>>>>
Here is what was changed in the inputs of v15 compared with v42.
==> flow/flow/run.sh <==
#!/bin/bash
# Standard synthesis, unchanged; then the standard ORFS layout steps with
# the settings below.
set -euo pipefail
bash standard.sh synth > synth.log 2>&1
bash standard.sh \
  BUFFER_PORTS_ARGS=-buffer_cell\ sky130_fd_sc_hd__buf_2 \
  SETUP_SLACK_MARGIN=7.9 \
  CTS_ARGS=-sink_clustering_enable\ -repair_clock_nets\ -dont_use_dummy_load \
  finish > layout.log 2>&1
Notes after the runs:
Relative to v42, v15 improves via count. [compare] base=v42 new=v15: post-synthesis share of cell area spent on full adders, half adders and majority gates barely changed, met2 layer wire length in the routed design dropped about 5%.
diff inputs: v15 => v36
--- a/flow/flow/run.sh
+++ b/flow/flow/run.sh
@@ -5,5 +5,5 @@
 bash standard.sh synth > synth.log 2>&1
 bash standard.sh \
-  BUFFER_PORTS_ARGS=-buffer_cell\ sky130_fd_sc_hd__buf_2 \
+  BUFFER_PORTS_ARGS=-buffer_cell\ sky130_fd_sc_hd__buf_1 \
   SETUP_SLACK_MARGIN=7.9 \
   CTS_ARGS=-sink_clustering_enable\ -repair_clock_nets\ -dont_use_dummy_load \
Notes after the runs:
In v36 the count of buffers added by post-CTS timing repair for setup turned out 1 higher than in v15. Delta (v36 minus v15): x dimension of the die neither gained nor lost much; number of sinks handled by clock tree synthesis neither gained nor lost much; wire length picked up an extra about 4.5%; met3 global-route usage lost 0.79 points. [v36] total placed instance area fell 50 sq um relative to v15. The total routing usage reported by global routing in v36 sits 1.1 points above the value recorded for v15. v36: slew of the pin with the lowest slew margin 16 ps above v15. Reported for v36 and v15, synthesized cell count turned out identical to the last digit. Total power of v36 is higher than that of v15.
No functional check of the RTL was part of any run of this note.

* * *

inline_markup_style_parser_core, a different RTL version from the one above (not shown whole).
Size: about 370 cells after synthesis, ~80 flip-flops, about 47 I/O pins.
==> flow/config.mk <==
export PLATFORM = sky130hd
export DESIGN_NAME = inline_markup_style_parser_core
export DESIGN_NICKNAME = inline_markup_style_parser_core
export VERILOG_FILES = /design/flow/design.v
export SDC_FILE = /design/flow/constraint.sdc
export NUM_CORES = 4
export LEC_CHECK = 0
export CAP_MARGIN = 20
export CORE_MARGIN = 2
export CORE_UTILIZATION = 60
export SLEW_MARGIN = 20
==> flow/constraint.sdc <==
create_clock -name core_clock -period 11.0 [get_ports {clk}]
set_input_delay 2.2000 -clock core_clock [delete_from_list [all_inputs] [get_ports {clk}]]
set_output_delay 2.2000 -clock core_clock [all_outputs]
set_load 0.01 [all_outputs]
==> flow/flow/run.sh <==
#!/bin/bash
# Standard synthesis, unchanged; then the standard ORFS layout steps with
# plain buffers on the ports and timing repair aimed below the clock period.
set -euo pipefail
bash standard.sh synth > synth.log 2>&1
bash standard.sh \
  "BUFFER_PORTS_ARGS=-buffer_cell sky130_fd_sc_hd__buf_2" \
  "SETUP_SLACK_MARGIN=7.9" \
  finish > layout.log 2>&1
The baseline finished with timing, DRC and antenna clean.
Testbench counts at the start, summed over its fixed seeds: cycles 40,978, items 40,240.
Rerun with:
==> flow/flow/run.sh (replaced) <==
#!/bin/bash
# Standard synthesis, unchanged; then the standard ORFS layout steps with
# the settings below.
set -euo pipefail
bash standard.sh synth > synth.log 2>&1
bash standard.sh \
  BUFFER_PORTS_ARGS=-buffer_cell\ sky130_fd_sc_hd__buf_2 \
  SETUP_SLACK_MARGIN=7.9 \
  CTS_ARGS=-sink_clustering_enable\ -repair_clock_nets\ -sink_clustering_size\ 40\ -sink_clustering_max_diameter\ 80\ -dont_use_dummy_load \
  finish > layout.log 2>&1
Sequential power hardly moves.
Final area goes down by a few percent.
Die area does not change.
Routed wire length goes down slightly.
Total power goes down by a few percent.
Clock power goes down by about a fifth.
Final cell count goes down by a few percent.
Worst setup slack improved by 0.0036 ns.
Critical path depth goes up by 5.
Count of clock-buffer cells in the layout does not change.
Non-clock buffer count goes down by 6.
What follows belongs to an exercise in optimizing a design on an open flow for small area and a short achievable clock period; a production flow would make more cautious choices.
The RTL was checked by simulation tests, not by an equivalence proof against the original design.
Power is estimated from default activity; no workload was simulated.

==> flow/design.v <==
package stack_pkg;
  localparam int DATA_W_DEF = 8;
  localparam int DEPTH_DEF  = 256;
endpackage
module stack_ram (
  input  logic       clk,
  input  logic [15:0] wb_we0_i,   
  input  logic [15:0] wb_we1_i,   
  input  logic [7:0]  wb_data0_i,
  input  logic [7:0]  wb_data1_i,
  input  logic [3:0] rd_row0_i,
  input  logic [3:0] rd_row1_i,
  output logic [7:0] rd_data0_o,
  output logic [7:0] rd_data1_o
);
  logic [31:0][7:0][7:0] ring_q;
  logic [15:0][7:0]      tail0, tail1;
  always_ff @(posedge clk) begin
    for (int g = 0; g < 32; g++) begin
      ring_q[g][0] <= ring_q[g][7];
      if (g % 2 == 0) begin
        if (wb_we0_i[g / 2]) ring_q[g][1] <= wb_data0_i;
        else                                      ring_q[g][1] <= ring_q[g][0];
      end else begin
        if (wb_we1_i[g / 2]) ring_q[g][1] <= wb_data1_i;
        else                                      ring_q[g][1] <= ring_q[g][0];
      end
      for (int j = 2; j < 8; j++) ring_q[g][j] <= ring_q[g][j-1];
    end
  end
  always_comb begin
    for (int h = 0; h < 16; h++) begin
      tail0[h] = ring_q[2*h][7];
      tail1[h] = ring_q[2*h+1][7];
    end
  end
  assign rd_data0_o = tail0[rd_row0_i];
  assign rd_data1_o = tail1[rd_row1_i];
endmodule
<<<<
=== Exercise ===
From the first line through the last, repeat the entries exactly.

=== Task output ===
Here is what was changed in the inputs of v15 compared with v42.
==> flow/flow/run.sh <==
#!/bin/bash
# Standard synthesis, unchanged; then the standard ORFS layout steps with
# the settings below.
set -euo pipefail
bash standard.sh synth > synth.log 2>&1
bash standard.sh \
  BUFFER_PORTS_ARGS=-buffer_cell\ sky130_fd_sc_hd__buf_2 \
  SETUP_SLACK_MARGIN=7.9 \
  CTS_ARGS=-sink_clustering_enable\ -repair_clock_nets\ -dont_use_dummy_load \
  finish > layout.log 2>&1
Notes after the runs:
Relative to v42, v15 improves via count. [compare] base=v42 new=v15: post-synthesis share of cell area spent on full adders, half adders and majority gates barely changed, met2 layer wire length in the routed design dropped about 5%.
diff inputs: v15 => v36
--- a/flow/flow/run.sh
+++ b/flow/flow/run.sh
@@ -5,5 +5,5 @@
 bash standard.sh synth > synth.log 2>&1
 bash standard.sh \
-  BUFFER_PORTS_ARGS=-buffer_cell\ sky130_fd_sc_hd__buf_2 \
+  BUFFER_PORTS_ARGS=-buffer_cell\ sky130_fd_sc_hd__buf_1 \
   SETUP_SLACK_MARGIN=7.9 \
   CTS_ARGS=-sink_clustering_enable\ -repair_clock_nets\ -dont_use_dummy_load \
Notes after the runs:
In v36 the count of buffers added by post-CTS timing repair for setup turned out 1 higher than in v15. Delta (v36 minus v15): x dimension of the die neither gained nor lost much; number of sinks handled by clock tree synthesis neither gained nor lost much; wire length picked up an extra about 4.5%; met3 global-route usage lost 0.79 points. [v36] total placed instance area fell 50 sq um relative to v15. The total routing usage reported by global routing in v36 sits 1.1 points above the value recorded for v15. v36: slew of the pin with the lowest slew margin 16 ps above v15. Reported for v36 and v15, synthesized cell count turned out identical to the last digit. Total power of v36 is higher than that of v15.
No functional check of the RTL was part of any run of this note.

* * *

inline_markup_style_parser_core, a different RTL version from the one above (not shown whole).
Size: about 370 cells after synthesis, ~80 flip-flops, about 47 I/O pins.
==> flow/config.mk <==
export PLATFORM = sky130hd
export DESIGN_NAME = inline_markup_style_parser_core
export DESIGN_NICKNAME = inline_markup_style_parser_core
export VERILOG_FILES = /design/flow/design.v
export SDC_FILE = /design/flow/constraint.sdc
export NUM_CORES = 4
export LEC_CHECK = 0
export CAP_MARGIN = 20
export CORE_MARGIN = 2
export CORE_UTILIZATION = 60
export SLEW_MARGIN = 20
==> flow/constraint.sdc <==
create_clock -name core_clock -period 11.0 [get_ports {clk}]
set_input_delay 2.2000 -clock core_clock [delete_from_list [all_inputs] [get_ports {clk}]]
set_output_delay 2.2000 -clock core_clock [all_outputs]
set_load 0.01 [all_outputs]
==> flow/flow/run.sh <==
#!/bin/bash
# Standard synthesis, unchanged; then the standard ORFS layout steps with
# plain buffers on the ports and timing repair aimed below the clock period.
set -euo pipefail
bash standard.sh synth > synth.log 2>&1
bash standard.sh \
  "BUFFER_PORTS_ARGS=-buffer_cell sky130_fd_sc_hd__buf_2" \
  "SETUP_SLACK_MARGIN=7.9" \
  finish > layout.log 2>&1
The baseline finished with timing, DRC and antenna clean.
Testbench counts at the start, summed over its fixed seeds: cycles 40,978, items 40,240.
Rerun with:
==> flow/flow/run.sh (replaced) <==
#!/bin/bash
# Standard synthesis, unchanged; then the standard ORFS layout steps with
# the settings below.
set -euo pipefail
bash standard.sh synth > synth.log 2>&1
bash standard.sh \
  BUFFER_PORTS_ARGS=-buffer_cell\ sky130_fd_sc_hd__buf_2 \
  SETUP_SLACK_MARGIN=7.9 \
  CTS_ARGS=-sink_clustering_enable\ -repair_clock_nets\ -sink_clustering_size\ 40\ -sink_clustering_max_diameter\ 80\ -dont_use_dummy_load \
  finish > layout.log 2>&1
Sequential power hardly moves.
Final area goes down by a few percent.
Die area does not change.
Routed wire length goes down slightly.
Total power goes down by a few percent.
Clock power goes down by about a fifth.
Final cell count goes down by a few percent.
Worst setup slack improved by 0.0036 ns.
Critical path depth goes up by 5.
Count of clock-buffer cells in the layout does not change.
Non-clock buffer count goes down by 6.
What follows belongs to an exercise in optimizing a design on an open flow for small area and a short achievable clock period; a production flow would make more cautious choices.
The RTL was checked by simulation tests, not by an equivalence proof against the original design.
Power is estimated from default activity; no workload was simulated.

==> flow/design.v <==
package stack_pkg;
  localparam int DATA_W_DEF = 8;
  localparam int DEPTH_DEF  = 256;
endpackage
module stack_ram (
  input  logic       clk,
  input  logic [15:0] wb_we0_i,   
  input  logic [15:0] wb_we1_i,   
  input  logic [7:0]  wb_data0_i,
  input  logic [7:0]  wb_data1_i,
  input  logic [3:0] rd_row0_i,
  input  logic [3:0] rd_row1_i,
  output logic [7:0] rd_data0_o,
  output logic [7:0] rd_data1_o
);
  logic [31:0][7:0][7:0] ring_q;
  logic [15:0][7:0]      tail0, tail1;
  always_ff @(posedge clk) begin
    for (int g = 0; g < 32; g++) begin
      ring_q[g][0] <= ring_q[g][7];
      if (g % 2 == 0) begin
        if (wb_we0_i[g / 2]) ring_q[g][1] <= wb_data0_i;
        else                                      ring_q[g][1] <= ring_q[g][0];
      end else begin
        if (wb_we1_i[g / 2]) ring_q[g][1] <= wb_data1_i;
        else                                      ring_q[g][1] <= ring_q[g][0];
      end
      for (int j = 2; j < 8; j++) ring_q[g][j] <= ring_q[g][j-1];
    end
  end
  always_comb begin
    for (int h = 0; h < 16; h++) begin
      tail0[h] = ring_q[2*h][7];
      tail1[h] = ring_q[2*h+1][7];
    end
  end
  assign rd_data0_o = tail0[rd_row0_i];
  assign rd_data1_o = tail1[rd_row1_i];
endmodule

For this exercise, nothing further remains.